**What the exercise asks**. Where the records below reach the line containing "grt_max_degree;41;", start transcribing, and end with the line containing "antennaDiodeCount;0;", exactly and with nothing else added.

**Task inputs**.
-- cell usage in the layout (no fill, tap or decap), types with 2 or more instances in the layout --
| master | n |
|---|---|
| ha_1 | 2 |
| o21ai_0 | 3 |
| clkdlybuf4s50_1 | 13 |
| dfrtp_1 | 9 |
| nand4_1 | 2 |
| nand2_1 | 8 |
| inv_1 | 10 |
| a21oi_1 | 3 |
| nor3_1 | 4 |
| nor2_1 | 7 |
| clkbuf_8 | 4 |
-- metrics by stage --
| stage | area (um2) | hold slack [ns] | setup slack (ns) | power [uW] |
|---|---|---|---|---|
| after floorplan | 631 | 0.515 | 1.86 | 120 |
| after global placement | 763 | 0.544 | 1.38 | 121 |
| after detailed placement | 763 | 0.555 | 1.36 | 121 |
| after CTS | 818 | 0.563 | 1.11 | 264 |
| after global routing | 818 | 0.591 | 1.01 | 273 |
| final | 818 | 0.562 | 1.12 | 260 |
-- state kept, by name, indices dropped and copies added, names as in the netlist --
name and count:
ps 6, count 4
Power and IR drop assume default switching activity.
[flow/run.sh]
#!/bin/bash
# OpenROAD 26Q1-2900-gdf79404cd8, Yosys 0.63+post, stock flow scripts
make -C /OpenROAD-flow-scripts/flow DESIGN_CONFIG=/design/flow/config.mk WORK_HOME=/design/flow/orfs finish
[flow/config.mk]
export PLATFORM = sky130hd
export DESIGN_NAME = top
export DESIGN_NICKNAME = top
export VERILOG_FILES = /design/flow/design.v
export SDC_FILE = /design/flow/constraint.sdc
export NUM_CORES = 4
export LEC_CHECK = 1
export CORE_UTILIZATION = 40
[flow/constraint.sdc]
current_design top

set clk_period 5.1
set clk_io_pct 0.2

create_clock -name clk0 -period $clk_period [get_ports {clock}]

set non_clock_inputs [all_inputs -no_clocks]
set_input_delay [expr $clk_period * $clk_io_pct] -clock clk0 $non_clock_inputs
set_output_delay [expr $clk_period * $clk_io_pct] -clock clk0 [all_outputs]
==> design/flow/design.v <==
module alu(
  input signed [7:0] A,B,
  input [2:0] control,
  input bit reset,
  input bit enable,
  output signed [7:0] Result
);
  reg signed [7:0] Result_Register;
  assign Result = Result_Register;
  always @(*)
    begin
      if (reset)
        begin
          Result_Register = 0; 
        end
      else if (enable)
        begin
          case(control)
            0:
              Result_Register = A + B; 
            1:
              Result_Register = A - B;
            2:
              Result_Register = A & B;
            3:
              Result_Register = A | B;
            4:
              Result_Register = A ^ B;
            5:
              Result_Register = ~A;
            default:
              Result_Register = A;
          endcase
        end
    end
endmodule
module input_register (
  input bit ld,
  input signed [7:0] in,
  input bit reset,
  input bit enable,
  output signed [7:0] out
);
  reg signed [7:0] out_Register;
  assign out = out_Register;
  always @(posedge ld, posedge reset)
    begin
      if(reset)
        begin
          out_Register = 0;
        end
      else if (enable)
        begin
          out_Register = in;
        end
    end
endmodule
module multiplex(
  input signed [7:0] in0,
  input signed [7:0] in1,
  input bit mux_s,
  input bit reset,
  input bit enable,
  output signed [7:0] out
);
  reg signed [7:0] out_Register;
  assign out = out_Register;
  always@(*)
    begin
      if(reset)
        begin
          out_Register = 0;
        end
      else if (enable)
        begin
          if (mux_s) 
            out_Register = in1;
          else
            out_Register = in0;
        end
    end
endmodule
module counter(
  input signed[7:0] in,
  input bit ld,
  input bit clk,
  input bit reset,
  input bit enable,
  output signed[7:0] current
);
  reg signed [7:0] current_Register;
  assign current = current_Register;
  always@(posedge reset, posedge ld)
    begin
      if(reset)
        begin
          current_Register = 0;
        end
      else
        begin        
          current_Register = in - 1;
        end
    end
  always@(posedge clk)
    begin
      if(reset)
        current_Register = 0;
      else if (enable)
        begin
          if(current_Register > 0) 
            begin
              current_Register = current_Register - 1;   
            end
        end
    end
endmodule
module out_enabler(
  input signed[7:0] current,
  input bit enable,
  input bit clk,
  output bit out_en
);
  bit out_en_Register;
  assign out_en = out_en_Register;
  always@(posedge clk)
    begin
      if(current == 0 && enable)
        out_en_Register = 1;
      else
        out_en_Register = 0;
    end
endmodule
module state_machine(
  input [2:0]operation,
  input bit in_reset,
  input bit in_enable,
  input signed [7:0] counter_current,
  input bit clk,
  output [2:0] ALU_control,
  output bit counter_ld,
  output bit mux_s,
  output bit reset,
  output bit enable
);
  reg signed [2:0] ALU_control_Register;
  assign ALU_control = ALU_control_Register;
  bit counter_ld_Register;
  assign counter_ld = counter_ld_Register;
  bit mux_s_Register;
  assign mux_s = mux_s_Register;
  bit reset_Register;
  assign reset = reset_Register;
  bit enable_Register;
  assign enable = enable_Register;
  bit multiplication;
  always@(posedge clk)
    begin
      if (in_reset)
        begin
          reset_Register = 1;
          multiplication = 0;       
        end
      else if(in_enable)
        begin
          reset_Register = 0;
          enable_Register = 1;
          if(multiplication)
            begin
              if (counter_current > 0)
                begin 
                  multiplication = 1;
                  counter_ld_Register = 0;
                  mux_s_Register = 1;
                end
              else if(operation == 6)
                enable_Register = 0;
              else
                begin
                  mux_s_Register = 0; 
                  multiplication = 0;
                  enable_Register = 1; 
                end
            end
          else
            begin
              if (counter_current > 0)
                begin 
                  multiplication = 1;
                  counter_ld_Register = 0;
                  mux_s_Register = 1;                  
                  ALU_control_Register = 0;
                end
              else if(operation == 6)
                begin
                  counter_ld_Register = 1;
                  mux_s_Register = 1;
                  ALU_control_Register = 7;
                end
              else
                begin
                  ALU_control_Register = operation;
                  mux_s_Register = 0;
                  counter_ld_Register = 0;
                end
            end
        end
      else
        enable_Register = 0;
    end
endmodule
[design/flow/run.sh]
#!/bin/bash
# OpenROAD 26Q1-2900-gdf79404cd8, Yosys 0.63+post, stock flow scripts
make -C /OpenROAD-flow-scripts/flow DESIGN_CONFIG=/design/flow/config.mk WORK_HOME=/design/flow/orfs finish
[design/flow/config.mk]
export PLATFORM = sky130hd
export DESIGN_NAME = ScanReg40
export DESIGN_NICKNAME = ScanReg40
export VERILOG_FILES = /design/flow/design.v
export SDC_FILE = /design/flow/constraint.sdc
export NUM_CORES = 4
export LEC_CHECK = 1
export CORE_UTILIZATION = 30
[design/flow/constraint.sdc]
current_design ScanReg40

set clk_period 1.0
set clk_io_pct 0.2

create_clock -name clk0 -period $clk_period [get_ports {clk}]

set non_clock_inputs [all_inputs -no_clocks]
set_input_delay [expr $clk_period * $clk_io_pct] -clock clk0 $non_clock_inputs
set_output_delay [expr $clk_period * $clk_io_pct] -clock clk0 [all_outputs]
[design/flow/design.v]
`timescale 1ns/100ps 
module ScanReg (
	input d,
	input sin,
	output q,
	input sen,
	input clk,
	input clr,
	input ce
	);
	reg q_REG;
	always @(posedge clk)
		if (clr == 1'b1)
			q_REG <= 1'd0;
		else if (ce == 1'b1 && sen == 1'b0)
			q_REG <= d;
		else if (ce == 1'b1 && sen == 1'b1)
			q_REG <= sin;
		else
			q_REG <= q_REG;
	assign q = q_REG;
endmodule
module ScanReg8 (
	input [7:0] d,
	output[7:0] q,
	input sin,
	output sout,
	input sen,
	input clk,
	input clr,
	input ce
    );
	reg [7:0] q_REG;
	always @(posedge clk) 
		if (clr == 1'b1)
			q_REG <= 8'd0;
		else if (ce == 1'b1 && sen == 1'b0)
			q_REG <= d;
		else if (ce == 1'b1 && sen == 1'b1)
			q_REG <= {sin,q_REG[7:1]};
		else
			q_REG <= q_REG;
	assign q = q_REG;
	assign sout = q_REG[0];
endmodule
module ScanReg32 (
	input [31:0] d,
	output[31:0] q,
	input sin,
	output sout,
	input sen,
	input clk,
	input clr,
	input ce
    );
	reg [31:0] q_REG;
	always @(posedge clk) 
		if (clr == 1'b1)
			q_REG <= 32'd0;
		else if (ce == 1'b1 && sen == 1'b0)
			q_REG <= d;
		else if (ce == 1'b1 && sen == 1'b1)
			q_REG <= {sin,q_REG[31:1]};
		else
			q_REG <= q_REG;
	assign q = q_REG;
	assign sout = q_REG[0];
endmodule
module ScanReg40 (
	input [39:0] d,
	output[39:0] q,
	input sin,
	output sout,
	input sen,
	input clk,
	input clr,
	input ce
    );
	reg [39:0] q_REG;
	always @(posedge clk) 
		if (clr == 1'b1)
			q_REG <= 40'd0;
		else if (ce == 1'b1 && sen == 1'b0)
			q_REG <= d;
		else if (ce == 1'b1 && sen == 1'b1)
			q_REG <= {sin,q_REG[39:1]};
		else
			q_REG <= q_REG;
	assign q = q_REG;
	assign sout = q_REG[0];
endmodule
==> qor.csv <==
metric;value;unit
outcome;finished, final reports clean;
ios;86;
dp_hpwl;2.857;mm
clockBufferDepth;2;
ctsHoldBuffers;0;
initial_core_util;32.00;%
wl_per_cell;11.42;um
antenna_found_initial;0;
htree_levels;2;
period_used_share;96.97;%
grtUsageTotal;13.25;%
fin_total_pwr;3.736;mW
io_buffers;85;
worstSetupPathType;register to output port;
skew;4.329;ps
fp.dieH;79.58;um
insertion_delay;280;ps
ant_nets;0;
post_dp_cell_area;0.002945;mm^2
final.setup.worst_slack;30.33;ps
path_buffers;1;
drtIter0Drc;36;
peakVddDrop;541.6;uV
seq_area;850.8;um^2
hold_slack;380.8;ps
cts_root_buf;clkbuf_8;
grt_overflow;0;
maxSlewViolCount;0;
worstSetupEndpointType;output port;
drc;0;
critPathLaunchType;register;
max_slew.worst_pin.slew;157.5;ps
via_per_inst;4.503;
synth.avg_cell_area;10.09;um^2
num_vias;1702;
chipArea;0.006332;mm^2
grt_max_degree;41;
die-width;79.58;um
fillCellCount;554;
clk_transition_reported_paths;70;ps
synthToLayoutAreaGrowth;66.32;%
crit_slowest_cell;dfxtp_2;
largest-register;q_REG;
routed_wl;4.316;mm
final-comb-area;850.8;um^2
hold_path_class;input pin to register;
cts_tree;done;
netlist_instances;179;
hold_viol_final;0;
numSynthFlops;40;
pre_cts_ws;-145.0;ps
yosys_area;0.001805;mm^2
period_needed;969.7;ps
num_rows;27;
drive_above_1_share;44.77;%
design_area;0.003003;mm^2
finalSetupViolations;0;
worstPathRequired;800;ps
yosys_cells;179;
p_leak;1.406;nW
critical-path-max-stage-delay;330;ps
worst-endpoint-arrival;770;ps
cp_max_fo;2;
ys_warn_count;1;
largest_register_ffs;40;
fmax;1.031;GHz
antennaDiodeCount;0;
numCtsBuffers;5;
cap_viol_max_count;0;
ys_types;9;
synth_seq_share;44.35;%
place_congestion;0.7382;
openroad.warnings;25;
grt_pass1_vias;1512;
reg.largest.list;q_REG x40;
grt_pass1_wl;6.596;mm
core-area;0.005642;mm^2
synthesis.area;0.001805;mm^2
power.density;1244;mW/mm^2
clock-sinks;40;
crit_family;flip-flops;
path_cells;clkdlybuf4s15_1;
maxSlewHeadroom;89.20;%
dr.pass1.iters;3;
postLayoutCoreUtil;53.23;%
[layout make-up]
| cell class | instances | area share [%] |
|---|---|---|
| sequential | 40 | 28.33 |
| timing repair buffer | 138 | 37.33 |
| multi-input combinational | 120 | 28.33 |
| clock buffer | 8 | 3.000 |
| tap | 72 | 3.000 |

**Output**.
grt_max_degree;41;
die-width;79.58;um
fillCellCount;554;
clk_transition_reported_paths;70;ps
synthToLayoutAreaGrowth;66.32;%
crit_slowest_cell;dfxtp_2;
largest-register;q_REG;
routed_wl;4.316;mm
final-comb-area;850.8;um^2
hold_path_class;input pin to register;
cts_tree;done;
netlist_instances;179;
hold_viol_final;0;
numSynthFlops;40;
pre_cts_ws;-145.0;ps
yosys_area;0.001805;mm^2
period_needed;969.7;ps
num_rows;27;
drive_above_1_share;44.77;%
design_area;0.003003;mm^2
finalSetupViolations;0;
worstPathRequired;800;ps
yosys_cells;179;
p_leak;1.406;nW
critical-path-max-stage-delay;330;ps
worst-endpoint-arrival;770;ps
cp_max_fo;2;
ys_warn_count;1;
largest_register_ffs;40;
fmax;1.031;GHz
antennaDiodeCount;0;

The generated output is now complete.